GlaxoSmithKline (GSK) has received the approval of the US Food and Drug Administration (FDA) for its Nucala (mepolizumab) drug to treat severe eosinophilic asthma in children aged 6-11 years.

Nucala is the first targeted biologic with US approval for this indication in this age group.

The drug is a monoclonal antibody that blocks IL-5 from binding to its receptor, which is present on the eosinophils surface, to reduce eosinophils in the blood without causing total depletion of the blood cells.

It is used to treat eosinophil-driven inflammatory diseases. In 2015, the drug received US approval as an add-on maintenance therapy for severe eosinophilic asthma in patients aged 12 years and above.

The European regulatory agency approved Nucala in August last year as an add-on treatment for the condition in people aged six years and older.

GSK R&D chief scientific officer and president Dr Hal Barron said: “Children with severe eosinophilic asthma currently have limited treatment choices available to them. We believe this important new indication for Nucala is a significant development for these children and their families.”

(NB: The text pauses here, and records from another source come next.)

===== src/rtl/irqs_flag_bank.sv =====
module irqs_flag_bank
  import irqs_pkg::*;
(
  input  logic                clk,
  input  logic                rst,
  input  logic [NUM_EDGE-1:0] evt_i,
  input  logic [NUM_EDGE-1:0] clr_i,
  input  logic                rx_lvl_i,
  input  logic                tx_lvl_i,
  output logic [NUM_SRC-1:0]  raw_o
);
  logic [NUM_EDGE-1:0] flag_q;
  logic                rx_lvl_q, tx_lvl_q;

  for (genvar k = 0; k < NUM_EDGE; k++) begin : g_flag
    always_ff @(posedge clk) begin
      if (rst) flag_q[k] <= 1'b0;
      else     flag_q[k] <= (flag_q[k] & ~clr_i[k]) | evt_i[k];  // set wins
    end
  end

  always_ff @(posedge clk) begin
    if (rst) begin
      rx_lvl_q <= 1'b0;
      tx_lvl_q <= 1'b0;
    end else begin
      rx_lvl_q <= rx_lvl_i;
      tx_lvl_q <= tx_lvl_i;
    end
  end

  always_comb begin
    raw_o = '0;
    for (int k = 0; k < NUM_EDGE; k++) raw_o[edge_bit(k)] = flag_q[k];
    raw_o[BIT_RX_FULL]  = rx_lvl_q;
    raw_o[BIT_TX_EMPTY] = tx_lvl_q;
  end
endmodule


===== src/rtl/irqs_cause_reg.sv =====
module irqs_cause_reg #(
  parameter int CAUSE_W = 16
) (
  input  logic               clk,
  input  logic               rst,
  input  logic               load_i,
  input  logic               clear_i,
  input  logic [CAUSE_W-1:0] cause_i,
  output logic [CAUSE_W-1:0] cause_o
);
  always_ff @(posedge clk) begin
    if (rst) cause_o <= '0;
    else     cause_o <= (clear_i ? '0 : cause_o) | (load_i ? cause_i : '0);
  end
endmodule


===== src/rtl/irq_status_ctrl.sv =====
module irq_status_ctrl
  import irqs_pkg::*;
#(
  parameter int ADDR_W  = 8,
  parameter int DATA_W  = 32,
  parameter int CAUSE_W = 16
) (
  input  logic                clk,
  input  logic                rst,
  input  logic                reg_rd_i,
  input  logic                reg_wr_i,
  input  logic [ADDR_W-1:0]   reg_addr_i,
  input  logic [DATA_W-1:0]   reg_wdata_i,
  output logic [DATA_W-1:0]   reg_rdata_o,
  input  logic [NUM_EDGE-1:0] src_evt_i,
  input  logic                rx_lvl_i,
  input  logic                tx_lvl_i,
  input  logic [CAUSE_W-1:0]  abort_cause_i,
  output logic                irq_o
);
  logic [NUM_EDGE-1:0] ind_hit, clr_edge;
  logic clr_all, sel_mstat, sel_mask, sel_raw, sel_cause, wr_mask, clr_cause;
  logic [NUM_SRC-1:0]  raw_q, mask_q;
  logic [CAUSE_W-1:0]  cause_q;
  logic [DATA_W-1:0]   rd_next;
  logic                wdata_unused;

  assign wdata_unused = ^reg_wdata_i[DATA_W-1:NUM_SRC];

  irqs_addr_decode #(.ADDR_W(ADDR_W)) dec_i (
    .rd_i(reg_rd_i), .wr_i(reg_wr_i), .addr_i(reg_addr_i),
    .ind_hit_o(ind_hit), .clr_edge_o(clr_edge), .clr_all_o(clr_all),
    .sel_mstat_o(sel_mstat), .sel_mask_o(sel_mask), .sel_raw_o(sel_raw),
    .sel_cause_o(sel_cause), .wr_mask_o(wr_mask), .clr_cause_o(clr_cause)
  );

  irqs_flag_bank bank_i (
    .clk(clk), .rst(rst), .evt_i(src_evt_i), .clr_i(clr_edge),
    .rx_lvl_i(rx_lvl_i), .tx_lvl_i(tx_lvl_i), .raw_o(raw_q)
  );

  irqs_cause_reg #(.CAUSE_W(CAUSE_W)) cause_i (
    .clk(clk), .rst(rst), .load_i(src_evt_i[EDGE_TX_ABORT]),
    .clear_i(clr_cause), .cause_i(abort_cause_i), .cause_o(cause_q)
  );

  always_ff @(posedge clk) begin
    if (rst)          mask_q <= '0;
    else if (wr_mask) mask_q <= reg_wdata_i[NUM_SRC-1:0];
  end

  always_comb begin
    rd_next = '0;
    if (sel_mstat) rd_next = DATA_W'(raw_q & mask_q);
    if (sel_mask)  rd_next = DATA_W'(mask_q);
    if (sel_raw)   rd_next = DATA_W'(raw_q);
    if (sel_cause) rd_next = DATA_W'(cause_q);
    if (clr_all)   rd_next = DATA_W'(|(raw_q & EDGE_MASK));
    for (int k = 0; k < NUM_EDGE; k++)
      if (ind_hit[k]) rd_next = DATA_W'(raw_q[edge_bit(k)]);
  end

  always_ff @(posedge clk) begin
    if (rst) begin
      reg_rdata_o <= '0;
      irq_o       <= 1'b0;
    end else begin
      reg_rdata_o <= rd_next;
      irq_o       <= |(raw_q & mask_q);
    end
  end
endmodule


===== config.mk =====
export PLATFORM = sky130hd
export DESIGN_NAME = irq_status_ctrl
export DESIGN_NICKNAME = d
export VERILOG_FILES = /design/src/rtl/irqs_pkg.sv /design/src/rtl/irqs_addr_decode.sv /design/src/rtl/irqs_flag_bank.sv /design/src/rtl/irqs_cause_reg.sv /design/src/rtl/irq_status_ctrl.sv
export SDC_FILE = /design/constraint.sdc
export NUM_CORES = 1
export LEC_CHECK = 0
export BUFFER_PORTS_ARGS = -buffer_cell sky130_fd_sc_hd__buf_2
export CORE_MARGIN = 3
export CORE_UTILIZATION = 39
export CTS_CLUSTER_DIAMETER = 100
export DETAILED_ROUTE_END_ITERATION = 12
export MAX_ROUTING_LAYER = met4
export PLACE_DENSITY = 0.7
export SETUP_SLACK_MARGIN = 0.1
export SYNTH_ARGS = -nofsm -noshare
export SYNTH_HDL_FRONTEND = slang
export SYNTH_SLANG_ARGS = --single-unit

===== constraint.sdc =====
create_clock -name clk -period 4.4 [get_ports clk]
set_input_delay 0.66 -clock clk [delete_from_list [all_inputs] [get_ports clk]]
set_output_delay 0.66 -clock clk [all_outputs]
set_load 0.1 [all_outputs]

FDA approval for paediatric indication stems from results from an open-label study of the drug’s pharmacokinetics and pharmacodynamics, as well as long-term safety.

GSK added that data from studies in adults and adolescents also supported the approval.

The safety profile of the drug in children aged 6-11 years who participated in the study’s long-term phase was similar to the known profile in older patients.

Nucala has been used to treat more than 3,000 patients across 21 clinical trials involving different eosinophilic indications. In severe eosinophilic asthma, the drug has 4.8 years of safety and efficacy data.

In addition to eosinophilic asthma, GSK is also studying the drug for severe cases of hypereosinophilic syndrome, nasal polyposis and chronic obstructive pulmonary disease (COPD).